## EXERCISE GOAL:
Search the data below for "flops"; list each line that holds it.

=== Begin Enclosure ===

## src/rtl/cpu_fetch_pkg.sv

```systemverilog
// cpu_fetch_pkg: shared definitions for the moxie instruction fetch unit.
//   FETCH_RESET_PC - default fetch address after reset
//   fetch_state_t  - request FSM states (one read outstanding at most)
//   is_long_op()   - true when an opcode's upper byte selects a 48-bit form
//                    (opcode + 32-bit operand); decode and the assembler use
//                    the same list.
package cpu_fetch_pkg;

  localparam logic [31:0] FETCH_RESET_PC = 32'h0000_1000;

  typedef enum logic {
    S_IDLE,
    S_WAIT
  } fetch_state_t;

  // Anything not in this list, including every opcode with bit 15 set,
  // is a 16-bit short form.
  function automatic logic is_long_op(input logic [7:0] op);
    case (op)
      8'h01, 8'h03, 8'h08, 8'h09, 8'h0C, 8'h0D, 8'h1A, 8'h1B, 8'h1D,
      8'h1F, 8'h20, 8'h22, 8'h24, 8'h36, 8'h37, 8'h38, 8'h39:
        is_long_op = 1'b1;
      default:
        is_long_op = 1'b0;
    endcase
  endfunction

endpackage

```

## src/rtl/cpu_fetch_queue.sv

```systemverilog
// cpu_fetch_queue: halfword prefetch FIFO.
//   clk, rst_n     - clock, synchronous active-low reset
//   flush          - empty the queue (wins over push and pop)
//   push_cnt       - 0/1/2 halfwords written this cycle
//   push_first     - halfword written at the tail
//   push_second    - halfword written behind it when push_cnt == 2
//   pop_cnt        - 0/1/3 halfwords removed from the head this cycle
//   head0..head2   - peek of the three oldest entries
//   count          - number of valid halfwords
module cpu_fetch_queue
  import cpu_fetch_pkg::*;
#(
  parameter int DEPTH = 8
) (
  input  logic                     clk,
  input  logic                     rst_n,
  input  logic                     flush,
  input  logic [1:0]               push_cnt,
  input  logic [15:0]              push_first,
  input  logic [15:0]              push_second,
  input  logic [1:0]               pop_cnt,
  output logic [15:0]              head0,
  output logic [15:0]              head1,
  output logic [15:0]              head2,
  output logic [$clog2(DEPTH):0]   count
);

  localparam int AW = $clog2(DEPTH);
  localparam int CW = AW + 1;

  logic [15:0]   mem [DEPTH];
  logic [AW-1:0] rd_ptr;
  logic [AW-1:0] wr_ptr;

  // Pointers wrap naturally because DEPTH is a power of two.
  always_ff @(posedge clk) begin
    if (!rst_n || flush) begin
      rd_ptr <= '0;
      wr_ptr <= '0;
      count  <= '0;
    end else begin
      wr_ptr <= wr_ptr + AW'(push_cnt);
      rd_ptr <= rd_ptr + AW'(pop_cnt);
      count  <= count + CW'(push_cnt) - CW'(pop_cnt);
    end
  end

  // Storage needs no reset; only entries below count are ever observed.
  always_ff @(posedge clk) begin
    if (push_cnt != 2'd0) mem[wr_ptr] <= push_first;
    if (push_cnt == 2'd2) mem[wr_ptr + AW'(1)] <= push_second;
  end

  assign head0 = mem[rd_ptr];
  assign head1 = mem[rd_ptr + AW'(1)];
  assign head2 = mem[rd_ptr + AW'(2)];

endmodule

```

## src/rtl/cpu_fetch.sv

```systemverilog
// cpu_fetch: instruction fetch unit for the moxie core.
//   clk_i, rst_i            - clock, synchronous active-low reset
//   imem_req_o/imem_addr_o  - word read request, held stable until ack
//   imem_ack_i/imem_data_i  - read data, big-endian halfword pair
//   branch_i/branch_target_i- redirect to a halfword-aligned PC
//   stall_i                 - decode cannot accept a new instruction
//   opcode_o/operand_o      - assembled instruction (operand 0 for short forms)
//   valid_o/pc_o            - instruction valid and its address
module cpu_fetch
  import cpu_fetch_pkg::*;
#(
  parameter int          QUEUE_DEPTH = 8,
  parameter logic [31:0] RESET_PC    = FETCH_RESET_PC
) (
  input  logic        clk_i,
  input  logic        rst_i,
  output logic        imem_req_o,
  output logic [31:0] imem_addr_o,
  input  logic        imem_ack_i,
  input  logic [31:0] imem_data_i,
  input  logic        branch_i,
  input  logic [31:0] branch_target_i,
  input  logic        stall_i,
  output logic [15:0] opcode_o,
  output logic [31:0] operand_o,
  output logic        valid_o,
  output logic [31:0] pc_o
);

  localparam int CW = $clog2(QUEUE_DEPTH) + 1;
  localparam logic [CW-1:0] ISSUE_LIMIT = CW'(QUEUE_DEPTH - 2);

  fetch_state_t  state;
  fetch_state_t  state_next;
  logic          issue;
  logic          take;
  logic [31:0]   fetch_addr;
  logic [31:0]   req_addr;
  logic [31:0]   head_pc;
  logic          skip;
  logic          kill;
  logic [1:0]    push_cnt;
  logic [15:0]   push_first;
  logic [1:0]    pop_cnt;
  logic [15:0]   head0;
  logic [15:0]   head1;
  logic [15:0]   head2;
  logic [CW-1:0] count;
  logic          load;
  logic          head_long;
  logic          can_short;
  logic          can_long;

  cpu_fetch_queue #(
    .DEPTH(QUEUE_DEPTH)
  ) queue (
    .clk         (clk_i),
    .rst_n       (rst_i),
    .flush       (branch_i),
    .push_cnt    (push_cnt),
    .push_first  (push_first),
    .push_second (imem_data_i[15:0]),
    .pop_cnt     (pop_cnt),
    .head0       (head0),
    .head1       (head1),
    .head2       (head2),
    .count       (count)
  );

  always_ff @(posedge clk_i) begin
    if (!rst_i) state <= S_IDLE;
    else        state <= state_next;
  end

  // Issuing only with two free slots guarantees an ack can always be pushed.
  // An ack that arrives while kill is set, or together with a branch,
  // belongs to a stale address and is dropped.
  always_comb begin
    state_next = state;
    issue      = 1'b0;
    take       = 1'b0;
    case (state)
      S_IDLE: begin
        if (!branch_i && count <= ISSUE_LIMIT) begin
          issue      = 1'b1;
          state_next = S_WAIT;
        end
      end
      S_WAIT: begin
        if (imem_ack_i) begin
          state_next = S_IDLE;
          take       = !kill && !branch_i;
        end
      end
      default: state_next = S_IDLE;
    endcase
  end

  assign imem_req_o  = (state == S_WAIT);
  assign imem_addr_o = req_addr;

  // A set skip flag means the fetch started at the odd halfword of the word.
  assign push_cnt   = take ? (skip ? 2'd1 : 2'd2) : 2'd0;
  assign push_first = skip ? imem_data_i[15:0] : imem_data_i[31:16];

  always_comb begin
    head_long = is_long_op(head0[15:8]);
    can_short = !head_long && (count >= CW'(1));
    can_long  = head_long && (count >= CW'(3));
    load      = (!valid_o || !stall_i) && !branch_i;
    pop_cnt   = 2'd0;
    if (load) begin
      if (can_short)     pop_cnt = 2'd1;
      else if (can_long) pop_cnt = 2'd3;
    end
  end

  // req_addr is captured at issue so a branch during WAIT cannot disturb
  // the address the memory is still working on.
  always_ff @(posedge clk_i) begin
    if (!rst_i) begin
      fetch_addr <= RESET_PC & ~32'h3;
      skip       <= RESET_PC[1];
      kill       <= 1'b0;
      req_addr   <= '0;
    end else begin
      if (issue) req_addr <= fetch_addr;
      if (branch_i) begin
        fetch_addr <= branch_target_i & ~32'h3;
        skip       <= branch_target_i[1];
      end else if (take) begin
        fetch_addr <= fetch_addr + 32'd4;
        skip       <= 1'b0;
      end
      if (state == S_WAIT && imem_ack_i) kill <= 1'b0;
      else if (state == S_WAIT && branch_i) kill <= 1'b1;
    end
  end

  always_ff @(posedge clk_i) begin
    if (!rst_i) begin
      valid_o   <= 1'b0;
      opcode_o  <= '0;
      operand_o <= '0;
      pc_o      <= '0;
      head_pc   <= RESET_PC;
    end else if (branch_i) begin
      valid_o <= 1'b0;
      head_pc <= branch_target_i;
    end else if (load) begin
      if (can_short) begin
        valid_o   <= 1'b1;
        opcode_o  <= head0;
        operand_o <= '0;
        pc_o      <= head_pc;
        head_pc   <= head_pc + 32'd2;
      end else if (can_long) begin
        valid_o   <= 1'b1;
        opcode_o  <= head0;
        operand_o <= {head1, head2};
        pc_o      <= head_pc;
        head_pc   <= head_pc + 32'd6;
      end else begin
        valid_o <= 1'b0;
      end
    end
  end

endmodule

```
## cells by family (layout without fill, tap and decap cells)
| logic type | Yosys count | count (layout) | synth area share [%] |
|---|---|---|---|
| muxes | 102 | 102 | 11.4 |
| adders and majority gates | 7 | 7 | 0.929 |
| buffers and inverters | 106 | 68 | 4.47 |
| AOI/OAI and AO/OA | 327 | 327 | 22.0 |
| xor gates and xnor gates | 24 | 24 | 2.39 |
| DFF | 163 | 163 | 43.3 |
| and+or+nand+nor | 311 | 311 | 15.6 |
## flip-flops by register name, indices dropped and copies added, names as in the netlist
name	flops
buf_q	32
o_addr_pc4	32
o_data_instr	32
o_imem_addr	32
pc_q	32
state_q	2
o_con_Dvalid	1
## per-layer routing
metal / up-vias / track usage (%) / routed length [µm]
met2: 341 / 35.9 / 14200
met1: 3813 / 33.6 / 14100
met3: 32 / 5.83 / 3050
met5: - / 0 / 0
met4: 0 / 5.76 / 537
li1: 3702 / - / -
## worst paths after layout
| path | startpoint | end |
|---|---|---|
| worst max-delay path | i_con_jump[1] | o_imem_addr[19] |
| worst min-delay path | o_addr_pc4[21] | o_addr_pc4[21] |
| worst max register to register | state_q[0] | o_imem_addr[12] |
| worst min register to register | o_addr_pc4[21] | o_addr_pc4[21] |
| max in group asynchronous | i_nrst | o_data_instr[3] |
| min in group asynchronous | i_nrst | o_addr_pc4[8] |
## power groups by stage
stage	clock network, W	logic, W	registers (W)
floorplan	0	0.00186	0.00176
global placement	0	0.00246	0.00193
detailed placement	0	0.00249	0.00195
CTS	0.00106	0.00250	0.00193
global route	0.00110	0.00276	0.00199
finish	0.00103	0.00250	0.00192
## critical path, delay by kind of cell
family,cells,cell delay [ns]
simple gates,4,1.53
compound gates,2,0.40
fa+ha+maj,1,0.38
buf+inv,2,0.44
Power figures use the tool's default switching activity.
module tank_ctrl_multi #(
  parameter int NUM_PUMPS     = 4,
  parameter int FILTER_CYCLES = 4,
  parameter int PTR_W         = $clog2(NUM_PUMPS)
) (
  input  logic                 clk,
  input  logic                 reset,
  input  logic                 I,
  input  logic                 S,
  input  logic [NUM_PUMPS-1:0] pump_en,
  input  logic                 fault_clr,
  output logic [NUM_PUMPS-1:0] B,
  output logic [1:0]           level_state,
  output logic [PTR_W-1:0]     active_pump,
  output logic                 fault,
  output logic                 no_pump
);
  typedef enum logic [1:0] {
    EMPTY = 2'b00,
    HALF  = 2'b01,
    FAULT = 2'b10,
    FULL  = 2'b11
  } state_t;

  state_t state, state_nxt, sensed;

  logic [1:0]           raw_v;
  logic [1:0]           filt_v;
  logic [PTR_W-1:0]     ptr_adv, ptr_nxt, idx_p;
  logic                 found;
  logic [NUM_PUMPS-1:0] b_nxt;

  // Index 1 = I (lower sensor), index 0 = S (upper sensor)
  assign raw_v = {I, S};

  for (genvar g = 0; g < 2; g++) begin : g_db
    tank_debounce #(.FILTER_CYCLES(FILTER_CYCLES)) u_db (
      .clk   (clk),
      .reset (reset),
      .raw   (raw_v[g]),
      .filt  (filt_v[g])
    );
  end

  always_comb begin
    case (filt_v)
      2'b11:   sensed = FULL;
      2'b10:   sensed = HALF;
      2'b00:   sensed = EMPTY;
      default: sensed = FAULT;
    endcase
  end

  // Next enabled pump strictly after the current pointer; holds if none enabled
  always_comb begin
    ptr_adv = active_pump;
    found   = 1'b0;
    idx_p   = '0;
    for (int i = 1; i <= NUM_PUMPS; i++) begin
      idx_p = PTR_W'((int'(active_pump) + i) % NUM_PUMPS);
      if (!found && pump_en[idx_p]) begin
        ptr_adv = idx_p;
        found   = 1'b1;
      end
    end
  end

  always_comb begin
    state_nxt = state;
    ptr_nxt   = active_pump;
    b_nxt     = '0;
    if (state == FAULT) begin
      if (fault_clr && sensed != FAULT) state_nxt = sensed;
    end else begin
      state_nxt = sensed;
    end
    if (state_nxt == HALF && (state != HALF || !pump_en[active_pump]))
      ptr_nxt = ptr_adv;
    case (state_nxt)
      EMPTY:   b_nxt = pump_en;
      HALF:    b_nxt = pump_en & (NUM_PUMPS'(1) << ptr_nxt);
      default: b_nxt = '0;
    endcase
  end

  always_ff @(posedge clk or negedge reset) begin
    if (!reset) begin
      state       <= FULL;
      B           <= '0;
      active_pump <= PTR_W'(NUM_PUMPS - 1);
      fault       <= 1'b0;
      no_pump     <= 1'b0;
    end else begin
      state       <= state_nxt;
      B           <= b_nxt;
      active_pump <= ptr_nxt;
      fault       <= (state_nxt == FAULT);
      no_pump     <= ~|pump_en;
    end
  end

  assign level_state = state;
endmodule
<file path="config.mk">
export PLATFORM = sky130hd
export DESIGN_NAME = tia_horizontal_sequencer
export DESIGN_NICKNAME = d
export VERILOG_FILES = /design/src/rtl/tia_horizontal_sequencer.sv
export SDC_FILE = /design/constraint.sdc
export NUM_CORES = 1
export LEC_CHECK = 0
export ABC_CLOCK_PERIOD_IN_PS = 4000
export CORE_MARGIN = 2
export CORE_UTILIZATION = 50
export CTS_CLUSTER_SIZE = 25
export DETAILED_ROUTE_END_ITERATION = 8
export PLACE_DENSITY_LB_ADDON = 0.25
export SYNTH_ARGS = -nofsm -noshare
export SYNTH_HDL_FRONTEND = slang
export SYNTH_SLANG_ARGS = --single-unit
export TNS_END_PERCENT = 30
</file>
<file path="constraint.sdc">
create_clock -name clk -period 4 [get_ports clk]
set_input_delay 0.6 -clock clk [delete_from_list [all_inputs] [get_ports clk]]
set_output_delay 0.6 -clock clk [all_outputs]
set_load 0.02 [all_outputs]
</file>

=== End Enclosure ===

## SOLUTION TO THIS PROBLEM:
## flip-flops by register name, indices dropped and copies added, names as in the netlist
name	flops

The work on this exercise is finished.